WHAT TO PRODUCE
Give, as a bare number, the count of lines below that contain "request".

Stored items
::::

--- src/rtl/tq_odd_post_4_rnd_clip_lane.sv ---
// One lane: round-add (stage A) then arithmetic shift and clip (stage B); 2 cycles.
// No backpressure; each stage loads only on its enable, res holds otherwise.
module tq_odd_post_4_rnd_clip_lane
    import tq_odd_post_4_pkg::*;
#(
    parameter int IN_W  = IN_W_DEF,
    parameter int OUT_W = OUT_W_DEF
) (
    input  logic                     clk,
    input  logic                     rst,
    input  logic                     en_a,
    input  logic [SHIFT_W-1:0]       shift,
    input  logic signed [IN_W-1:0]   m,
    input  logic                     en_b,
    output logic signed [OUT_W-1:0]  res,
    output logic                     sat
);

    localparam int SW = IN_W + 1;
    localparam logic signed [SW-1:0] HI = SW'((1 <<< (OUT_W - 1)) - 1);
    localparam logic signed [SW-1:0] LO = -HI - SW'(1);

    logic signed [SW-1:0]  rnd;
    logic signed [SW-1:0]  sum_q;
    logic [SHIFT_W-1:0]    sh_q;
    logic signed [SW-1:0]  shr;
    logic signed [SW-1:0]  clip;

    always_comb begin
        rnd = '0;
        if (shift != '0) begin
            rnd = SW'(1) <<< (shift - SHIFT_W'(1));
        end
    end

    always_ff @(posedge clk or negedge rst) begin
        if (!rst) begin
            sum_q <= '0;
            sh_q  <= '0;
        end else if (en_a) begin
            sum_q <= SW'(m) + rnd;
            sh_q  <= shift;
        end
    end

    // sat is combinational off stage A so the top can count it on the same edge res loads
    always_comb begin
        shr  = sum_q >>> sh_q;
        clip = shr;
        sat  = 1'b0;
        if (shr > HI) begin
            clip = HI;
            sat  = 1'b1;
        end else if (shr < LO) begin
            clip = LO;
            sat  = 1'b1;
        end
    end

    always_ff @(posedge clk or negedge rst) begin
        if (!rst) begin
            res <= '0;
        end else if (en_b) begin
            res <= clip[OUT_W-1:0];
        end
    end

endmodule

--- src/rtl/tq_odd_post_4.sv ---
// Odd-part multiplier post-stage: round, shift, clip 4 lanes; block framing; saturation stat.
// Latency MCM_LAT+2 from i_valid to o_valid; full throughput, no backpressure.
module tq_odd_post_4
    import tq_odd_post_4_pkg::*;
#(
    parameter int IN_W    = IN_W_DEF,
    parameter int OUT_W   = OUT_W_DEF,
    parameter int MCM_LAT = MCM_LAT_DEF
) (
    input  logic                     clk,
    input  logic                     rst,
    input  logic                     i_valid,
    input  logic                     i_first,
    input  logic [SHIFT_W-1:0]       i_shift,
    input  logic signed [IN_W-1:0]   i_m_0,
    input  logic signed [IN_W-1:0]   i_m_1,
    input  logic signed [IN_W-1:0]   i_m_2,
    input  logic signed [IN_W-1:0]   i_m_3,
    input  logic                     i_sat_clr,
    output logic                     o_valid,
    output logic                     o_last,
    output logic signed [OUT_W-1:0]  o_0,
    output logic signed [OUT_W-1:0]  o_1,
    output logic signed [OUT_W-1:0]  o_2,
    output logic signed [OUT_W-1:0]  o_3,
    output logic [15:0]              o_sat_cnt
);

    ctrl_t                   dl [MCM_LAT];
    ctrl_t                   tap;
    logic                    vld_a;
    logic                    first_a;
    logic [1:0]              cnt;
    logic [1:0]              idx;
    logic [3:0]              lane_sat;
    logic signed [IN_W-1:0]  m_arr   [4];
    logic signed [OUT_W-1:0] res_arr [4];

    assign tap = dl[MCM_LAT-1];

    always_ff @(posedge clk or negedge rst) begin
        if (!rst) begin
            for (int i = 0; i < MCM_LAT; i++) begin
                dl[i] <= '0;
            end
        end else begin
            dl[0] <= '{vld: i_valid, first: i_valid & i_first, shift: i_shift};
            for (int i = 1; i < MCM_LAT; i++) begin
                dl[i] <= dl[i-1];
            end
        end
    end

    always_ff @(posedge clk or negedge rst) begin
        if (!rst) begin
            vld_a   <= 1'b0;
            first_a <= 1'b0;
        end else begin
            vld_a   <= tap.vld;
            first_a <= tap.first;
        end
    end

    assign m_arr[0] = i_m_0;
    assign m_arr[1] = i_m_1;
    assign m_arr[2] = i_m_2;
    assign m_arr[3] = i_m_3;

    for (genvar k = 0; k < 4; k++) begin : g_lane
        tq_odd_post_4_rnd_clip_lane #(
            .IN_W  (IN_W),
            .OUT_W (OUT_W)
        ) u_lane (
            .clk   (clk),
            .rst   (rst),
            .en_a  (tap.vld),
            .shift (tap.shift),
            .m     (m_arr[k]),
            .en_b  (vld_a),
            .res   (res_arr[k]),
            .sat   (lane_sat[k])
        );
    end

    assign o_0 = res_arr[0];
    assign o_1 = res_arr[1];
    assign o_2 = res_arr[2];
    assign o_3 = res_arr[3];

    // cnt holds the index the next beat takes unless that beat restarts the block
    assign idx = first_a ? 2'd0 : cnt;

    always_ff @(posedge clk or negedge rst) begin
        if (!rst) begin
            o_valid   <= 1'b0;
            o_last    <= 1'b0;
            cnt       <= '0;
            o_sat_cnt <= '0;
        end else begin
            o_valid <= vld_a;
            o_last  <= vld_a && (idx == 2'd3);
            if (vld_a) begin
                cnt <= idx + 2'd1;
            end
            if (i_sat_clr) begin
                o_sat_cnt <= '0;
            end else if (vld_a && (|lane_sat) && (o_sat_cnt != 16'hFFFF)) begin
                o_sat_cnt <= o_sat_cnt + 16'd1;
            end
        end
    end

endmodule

::::

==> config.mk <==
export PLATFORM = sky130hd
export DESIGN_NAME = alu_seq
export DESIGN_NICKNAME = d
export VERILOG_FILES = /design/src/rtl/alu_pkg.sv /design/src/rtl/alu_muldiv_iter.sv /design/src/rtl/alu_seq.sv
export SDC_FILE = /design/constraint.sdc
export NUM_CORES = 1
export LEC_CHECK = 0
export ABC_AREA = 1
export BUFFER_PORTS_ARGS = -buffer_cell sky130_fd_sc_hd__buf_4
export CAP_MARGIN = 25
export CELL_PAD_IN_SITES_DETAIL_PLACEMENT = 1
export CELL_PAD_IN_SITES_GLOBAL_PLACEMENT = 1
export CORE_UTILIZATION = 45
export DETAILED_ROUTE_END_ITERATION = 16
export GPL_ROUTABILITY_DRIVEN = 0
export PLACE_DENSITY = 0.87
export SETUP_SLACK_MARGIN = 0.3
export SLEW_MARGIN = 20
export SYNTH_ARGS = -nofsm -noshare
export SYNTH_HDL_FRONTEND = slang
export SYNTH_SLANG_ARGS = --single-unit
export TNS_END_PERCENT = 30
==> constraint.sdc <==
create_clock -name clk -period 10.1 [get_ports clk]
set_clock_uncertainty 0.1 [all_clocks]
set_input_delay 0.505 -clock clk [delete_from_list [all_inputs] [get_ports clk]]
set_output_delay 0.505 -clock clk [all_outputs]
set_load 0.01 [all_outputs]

::::

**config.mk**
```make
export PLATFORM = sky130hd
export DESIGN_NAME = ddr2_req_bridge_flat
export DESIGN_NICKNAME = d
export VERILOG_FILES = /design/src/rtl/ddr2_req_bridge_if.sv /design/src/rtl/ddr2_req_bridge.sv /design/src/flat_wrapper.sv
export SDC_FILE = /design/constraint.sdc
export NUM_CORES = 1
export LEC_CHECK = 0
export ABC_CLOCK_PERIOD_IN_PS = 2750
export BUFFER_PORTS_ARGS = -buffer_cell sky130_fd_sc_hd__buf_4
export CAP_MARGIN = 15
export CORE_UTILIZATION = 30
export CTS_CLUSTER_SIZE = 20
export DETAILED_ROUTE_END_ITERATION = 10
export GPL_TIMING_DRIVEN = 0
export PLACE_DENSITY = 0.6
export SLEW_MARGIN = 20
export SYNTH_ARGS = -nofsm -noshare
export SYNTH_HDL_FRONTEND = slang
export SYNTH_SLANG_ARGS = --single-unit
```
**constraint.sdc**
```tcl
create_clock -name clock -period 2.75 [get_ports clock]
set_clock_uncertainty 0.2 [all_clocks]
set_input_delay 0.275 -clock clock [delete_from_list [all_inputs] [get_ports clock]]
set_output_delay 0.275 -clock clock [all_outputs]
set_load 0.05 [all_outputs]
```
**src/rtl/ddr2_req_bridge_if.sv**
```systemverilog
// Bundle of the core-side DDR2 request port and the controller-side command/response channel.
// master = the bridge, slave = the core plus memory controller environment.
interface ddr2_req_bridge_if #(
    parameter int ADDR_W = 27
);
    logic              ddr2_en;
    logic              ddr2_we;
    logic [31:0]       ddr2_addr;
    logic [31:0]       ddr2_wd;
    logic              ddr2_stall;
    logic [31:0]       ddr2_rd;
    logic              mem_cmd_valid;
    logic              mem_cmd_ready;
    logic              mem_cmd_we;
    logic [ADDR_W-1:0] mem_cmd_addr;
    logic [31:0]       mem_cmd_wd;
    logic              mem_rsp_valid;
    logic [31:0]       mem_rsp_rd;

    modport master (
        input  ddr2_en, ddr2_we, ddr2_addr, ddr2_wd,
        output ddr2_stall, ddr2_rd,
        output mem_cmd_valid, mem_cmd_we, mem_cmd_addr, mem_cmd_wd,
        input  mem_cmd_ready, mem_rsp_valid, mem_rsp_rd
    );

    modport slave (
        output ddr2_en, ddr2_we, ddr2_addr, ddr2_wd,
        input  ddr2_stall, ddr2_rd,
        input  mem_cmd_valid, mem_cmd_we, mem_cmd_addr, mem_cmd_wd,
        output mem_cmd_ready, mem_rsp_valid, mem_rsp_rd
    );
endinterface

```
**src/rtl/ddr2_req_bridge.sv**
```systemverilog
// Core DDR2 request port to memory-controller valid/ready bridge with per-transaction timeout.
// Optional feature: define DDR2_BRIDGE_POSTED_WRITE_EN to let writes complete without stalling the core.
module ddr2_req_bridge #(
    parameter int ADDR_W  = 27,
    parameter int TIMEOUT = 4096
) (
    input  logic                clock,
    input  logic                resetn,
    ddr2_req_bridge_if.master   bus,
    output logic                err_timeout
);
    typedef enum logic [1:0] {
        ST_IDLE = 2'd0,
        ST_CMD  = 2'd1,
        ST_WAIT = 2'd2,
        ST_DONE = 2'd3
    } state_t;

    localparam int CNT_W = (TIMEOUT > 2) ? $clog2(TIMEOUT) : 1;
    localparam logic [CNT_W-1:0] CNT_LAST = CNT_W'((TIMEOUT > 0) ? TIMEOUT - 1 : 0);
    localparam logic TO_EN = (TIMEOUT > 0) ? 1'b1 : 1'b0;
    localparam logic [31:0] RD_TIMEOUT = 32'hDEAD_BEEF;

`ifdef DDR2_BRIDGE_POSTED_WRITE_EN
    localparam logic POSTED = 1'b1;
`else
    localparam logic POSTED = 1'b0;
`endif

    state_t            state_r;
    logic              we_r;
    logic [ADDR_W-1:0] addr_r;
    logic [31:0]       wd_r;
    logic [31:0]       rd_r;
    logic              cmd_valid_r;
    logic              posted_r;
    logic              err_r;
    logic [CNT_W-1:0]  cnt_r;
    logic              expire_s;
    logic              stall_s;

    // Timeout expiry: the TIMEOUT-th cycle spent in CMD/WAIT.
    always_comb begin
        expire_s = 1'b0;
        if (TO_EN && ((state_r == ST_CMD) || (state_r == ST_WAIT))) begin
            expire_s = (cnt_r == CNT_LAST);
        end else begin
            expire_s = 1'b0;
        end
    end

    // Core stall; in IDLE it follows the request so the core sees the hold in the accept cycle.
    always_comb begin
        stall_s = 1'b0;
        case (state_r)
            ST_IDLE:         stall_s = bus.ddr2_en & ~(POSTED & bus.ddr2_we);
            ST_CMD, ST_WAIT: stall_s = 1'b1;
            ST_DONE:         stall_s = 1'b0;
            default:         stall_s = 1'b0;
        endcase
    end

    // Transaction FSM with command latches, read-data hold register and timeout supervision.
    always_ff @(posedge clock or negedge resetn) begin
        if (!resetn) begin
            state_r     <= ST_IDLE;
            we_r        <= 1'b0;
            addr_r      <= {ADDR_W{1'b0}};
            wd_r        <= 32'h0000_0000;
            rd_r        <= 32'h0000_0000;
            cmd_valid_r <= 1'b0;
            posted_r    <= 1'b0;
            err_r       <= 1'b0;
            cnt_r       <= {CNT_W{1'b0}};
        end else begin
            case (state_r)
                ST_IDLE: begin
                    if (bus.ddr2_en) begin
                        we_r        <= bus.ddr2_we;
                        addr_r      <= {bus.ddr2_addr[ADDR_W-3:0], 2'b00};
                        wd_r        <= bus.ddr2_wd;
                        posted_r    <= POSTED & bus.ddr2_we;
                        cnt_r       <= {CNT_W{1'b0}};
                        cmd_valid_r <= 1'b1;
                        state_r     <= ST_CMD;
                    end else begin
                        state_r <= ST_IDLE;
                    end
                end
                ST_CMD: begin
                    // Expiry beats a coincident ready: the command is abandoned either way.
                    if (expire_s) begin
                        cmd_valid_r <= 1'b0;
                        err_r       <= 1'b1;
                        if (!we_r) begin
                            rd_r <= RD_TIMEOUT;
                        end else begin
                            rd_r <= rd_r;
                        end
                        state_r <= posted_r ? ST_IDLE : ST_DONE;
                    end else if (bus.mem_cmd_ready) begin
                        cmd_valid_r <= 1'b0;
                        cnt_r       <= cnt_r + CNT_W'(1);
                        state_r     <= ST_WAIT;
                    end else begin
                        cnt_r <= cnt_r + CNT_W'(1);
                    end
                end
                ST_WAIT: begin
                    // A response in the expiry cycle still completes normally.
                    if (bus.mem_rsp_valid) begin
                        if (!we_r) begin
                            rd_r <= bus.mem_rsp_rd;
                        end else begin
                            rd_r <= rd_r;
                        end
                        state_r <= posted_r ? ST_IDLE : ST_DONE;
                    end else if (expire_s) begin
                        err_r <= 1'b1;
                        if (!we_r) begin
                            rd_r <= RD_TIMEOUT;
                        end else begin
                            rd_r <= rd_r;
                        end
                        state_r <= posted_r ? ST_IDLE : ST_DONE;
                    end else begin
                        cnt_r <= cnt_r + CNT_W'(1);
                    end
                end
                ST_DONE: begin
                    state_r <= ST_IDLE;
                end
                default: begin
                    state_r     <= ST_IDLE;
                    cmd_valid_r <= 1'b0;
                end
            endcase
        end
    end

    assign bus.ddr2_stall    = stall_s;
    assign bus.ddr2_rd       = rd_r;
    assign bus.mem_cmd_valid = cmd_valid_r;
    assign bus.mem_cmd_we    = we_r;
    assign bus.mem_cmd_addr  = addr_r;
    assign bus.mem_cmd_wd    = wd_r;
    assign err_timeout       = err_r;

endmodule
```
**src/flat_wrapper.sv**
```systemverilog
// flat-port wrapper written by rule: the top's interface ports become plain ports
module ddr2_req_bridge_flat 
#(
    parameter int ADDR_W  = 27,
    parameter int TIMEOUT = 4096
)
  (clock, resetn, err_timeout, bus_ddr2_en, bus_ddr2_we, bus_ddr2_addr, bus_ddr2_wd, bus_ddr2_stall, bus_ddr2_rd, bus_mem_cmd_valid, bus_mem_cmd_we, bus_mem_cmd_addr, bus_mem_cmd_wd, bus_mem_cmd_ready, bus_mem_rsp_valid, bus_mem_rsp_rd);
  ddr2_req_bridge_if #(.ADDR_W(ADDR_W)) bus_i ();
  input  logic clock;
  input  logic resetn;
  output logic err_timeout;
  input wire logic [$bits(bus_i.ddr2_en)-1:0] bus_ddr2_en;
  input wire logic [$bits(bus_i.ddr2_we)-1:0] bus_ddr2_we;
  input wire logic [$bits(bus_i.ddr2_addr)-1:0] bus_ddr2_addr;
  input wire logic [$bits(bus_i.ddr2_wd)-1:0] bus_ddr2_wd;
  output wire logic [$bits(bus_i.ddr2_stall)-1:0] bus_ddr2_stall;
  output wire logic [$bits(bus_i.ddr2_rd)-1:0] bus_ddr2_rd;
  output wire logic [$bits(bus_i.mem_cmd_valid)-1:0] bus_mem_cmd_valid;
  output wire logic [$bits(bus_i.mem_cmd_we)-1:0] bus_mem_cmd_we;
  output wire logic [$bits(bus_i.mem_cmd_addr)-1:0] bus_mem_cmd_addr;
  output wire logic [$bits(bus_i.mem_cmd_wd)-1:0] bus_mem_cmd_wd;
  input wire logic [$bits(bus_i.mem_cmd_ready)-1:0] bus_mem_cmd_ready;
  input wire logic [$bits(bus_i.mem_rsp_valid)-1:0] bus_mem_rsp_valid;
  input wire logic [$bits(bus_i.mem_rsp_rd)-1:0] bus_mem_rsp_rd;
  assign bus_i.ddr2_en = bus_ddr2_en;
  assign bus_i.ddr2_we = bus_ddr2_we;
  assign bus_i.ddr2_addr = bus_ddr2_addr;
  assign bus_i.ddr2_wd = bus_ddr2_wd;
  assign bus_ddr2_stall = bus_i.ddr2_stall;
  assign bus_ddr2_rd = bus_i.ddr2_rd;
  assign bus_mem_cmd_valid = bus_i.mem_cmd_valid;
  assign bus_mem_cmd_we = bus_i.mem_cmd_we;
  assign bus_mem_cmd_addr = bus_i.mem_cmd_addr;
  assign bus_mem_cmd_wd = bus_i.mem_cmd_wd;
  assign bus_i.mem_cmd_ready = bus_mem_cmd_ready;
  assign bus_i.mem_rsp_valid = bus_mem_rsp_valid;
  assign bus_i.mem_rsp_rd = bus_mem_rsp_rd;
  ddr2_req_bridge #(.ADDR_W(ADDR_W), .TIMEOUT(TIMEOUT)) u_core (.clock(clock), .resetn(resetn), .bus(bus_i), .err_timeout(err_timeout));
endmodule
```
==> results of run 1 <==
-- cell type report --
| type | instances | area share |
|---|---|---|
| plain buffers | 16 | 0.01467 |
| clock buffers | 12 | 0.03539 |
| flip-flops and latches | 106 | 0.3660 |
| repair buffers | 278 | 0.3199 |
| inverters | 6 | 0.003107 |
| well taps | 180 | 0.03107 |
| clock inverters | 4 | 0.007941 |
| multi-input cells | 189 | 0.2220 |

::::

REPLY
3